# [Records]
run 1:
## main
module main #(
    parameter MAIN_DIV = 8,      
    parameter SCAN_DIV = 4       
)(
    input wire clk,
    input wire rst,    
    input wire btnC,   
    input wire btnL,   
    input wire btnR,   
    input wire [7:0] num1,   
    input wire [7:0] num2,   
    output wire [6:0] seg,            
    output wire [3:0] an,              
    output wire multiplicationFinished    
);
Size: ~33 I/O pins, about 13000 um^2 of cells after synthesis.
==> flow/config.mk <==
export PLATFORM = sky130hd
export DESIGN_NAME = main
export DESIGN_NICKNAME = main
export VERILOG_FILES = /design/flow/design.v
export SDC_FILE = /design/flow/constraint.sdc
export NUM_CORES = 4
export LEC_CHECK = 0
export ABC_AREA = 1
export CAP_MARGIN = 20
export CORE_ASPECT_RATIO = 0.76
export CORE_MARGIN = 2
export CORE_UTILIZATION = 66
export CTS_CLUSTER_DIAMETER = 251
export CTS_CLUSTER_SIZE = 97
export PLACE_DENSITY = 0.36
export SLEW_MARGIN = 20
export TNS_END_PERCENT = 10
==> flow/constraint.sdc <==
create_clock -name core_clock -period 12.9 [get_ports {clk}]
set_input_delay 2.5800 -clock core_clock [delete_from_list [all_inputs] [get_ports {clk}]]
set_output_delay 2.5800 -clock core_clock [all_outputs]
set_load 0.01 [all_outputs]
run.sh (not shown) runs the stock make flow with config.mk's settings and CLKGATE_MAP_FILE=.
Input changes introduced in run 2 (baseline for comparison: run 1):
- CORE_ASPECT_RATIO no longer set, was 0.76
- SETUP_SLACK_MARGIN now -0.55, previously not set
- PLACE_DENSITY no longer set, was 0.36
- CTS_CLUSTER_DIAMETER no longer set, was 251
- TNS_END_PERCENT no longer set, was 10
- CTS_CLUSTER_SIZE now 72, was 97
- CORE_UTILIZATION now 67, was 66
- the clock period (ns, I/O delays scaled along) now 8.97, was 12.9
--- outcome ---
No final results exist for run 2, since it was stopped by error GRT-0232 during global routing (5_1_grt).
Total cell area reported by yosys after synthesis: run 2 vs run 1 identical
Summary of the comparison: cell count after placement is higher in run 2, relative to run 1.
In the reports for run 2 and run 1, the smaller die extent in x belongs to run 2.
Run 1 has lower detailed placement HPWL than run 2.
[compare] base=run 1 new=run 2: area enclosed by the die boundary went down by about 1.5%; last weighted congestion value of the routability-driven placer went down by 0.021.
Edits applied to the flow inputs when going from run 2 to run 3:
- changing SETUP_SLACK_MARGIN from -0.55 to 1.79
- changing CORE_UTILIZATION from 67 to 58
==> comparison <==
Going from run 2 to run 3, HPWL reported at the end of detailed placement lost 0.41%; number of resized instances in the post-cts repair step lost about 26%; number of cells after detailed placement picked up an extra about 1.4%; maximum number of buffers from clock root to sink neither gained nor lost much. Run 3 -> run 2: instance count of the mapped netlist delta 0, exact match. The runs compared here, run 3 and run 2, all ended either early or with open violations. Diff run 2 -> run 3 | die area | up by more than 10%. Measured against run 3, the die outline width of run 2 comes out at 0.932 times the reference value.
[inputs] run 4 vs run 3
- PLACE_DENSITY_LB_ADDON now 0.01, previously not set
- CTS_CLUSTER_SIZE now 71, was 72
- CORE_UTILIZATION now 65, was 58
- SETUP_SLACK_MARGIN now 2.44, was 1.79
- the clock period (ns, I/O delays scaled along) now 13.7, was 8.97
[summary]
- Between run 3 and run 4, the fraction of power consumed by the clock network is higher for run 4.
- Run 4 was carried through to the last stage, and its layout satisfied the timing, design-rule and antenna checks.
- Changes observed in run 4 relative to run 3: worst setup slack now sits higher, total of endpoints with negative setup slack in the final report lower, total combinational power fell by about 37%, cell area shrank by about 9%, wire length of the first global-routing pass decreased about 11%.
- Lower global-route track usage on met1 goes to run 4 over run 3.
- Side by side, die size turned out lower in run 4 than in run 3.
- Cmp run 3 and run 4 / leakage power total / lower: run 4
- The number of well taps in run 4 is 0.946 times that in run 3.
- Run 4: period utilization 30 points below run 3

## build 95
Starting RTL as in the previous note.
// main
module main #(
    parameter MAIN_DIV = 8,      
    parameter SCAN_DIV = 4       
)(
    input wire clk,
    input wire rst,    
    input wire btnC,   
    input wire btnL,   
    input wire btnR,   
    input wire [7:0] num1,   
    input wire [7:0] num2,   
    output wire [6:0] seg,            
    output wire [3:0] an,              
    output wire multiplicationFinished    
);
Settings: LEC_CHECK=0, ABC_AREA=1, CAP_MARGIN=20, CORE_ASPECT_RATIO=0.5, CORE_MARGIN=2, CORE_UTILIZATION=40, CTS_CLUSTER_DIAMETER=172, CTS_CLUSTER_SIZE=100, SLEW_MARGIN=30, TNS_END_PERCENT=15; clock period 20.0 ns.
Build 95 has completed all stages; timing, DRC and antenna checks passed.
[inputs] build 84 vs build 95
Settings: changing ABC_AREA from 1 to 0; changing CORE_ASPECT_RATIO from 0.5 to 1.97; changing CTS_CLUSTER_DIAMETER from 172 to 389.
==> comparison <==
Having completed the whole flow, build 84 delivered a layout that passed the timing, design-rule and antenna checks. Max die area across build 95 and build 84: build 84. Detailed-route wire length in build 84 is about 50% above build 95. Compared build 84 vs build 95, and final worst slack is down in build 84. Summary of build 84 over build 95: synthesized cell count down 57; final period demand of the worst path up 5190 ps; area of placed instances up about 16%. In build 84 relative to build 95, design area had gone up by more than 10%. Synthesized area (lower): build 95. Post-route total power (build 84 vs. build 95) decreases by a few percent.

# [Task directions]
The answer is each line in which the word "comparison" occurs, copied from the material above.

# [Output of the task]
Input changes introduced in run 2 (baseline for comparison: run 1):
Summary of the comparison: cell count after placement is higher in run 2, relative to run 1.
==> comparison <==
==> comparison <==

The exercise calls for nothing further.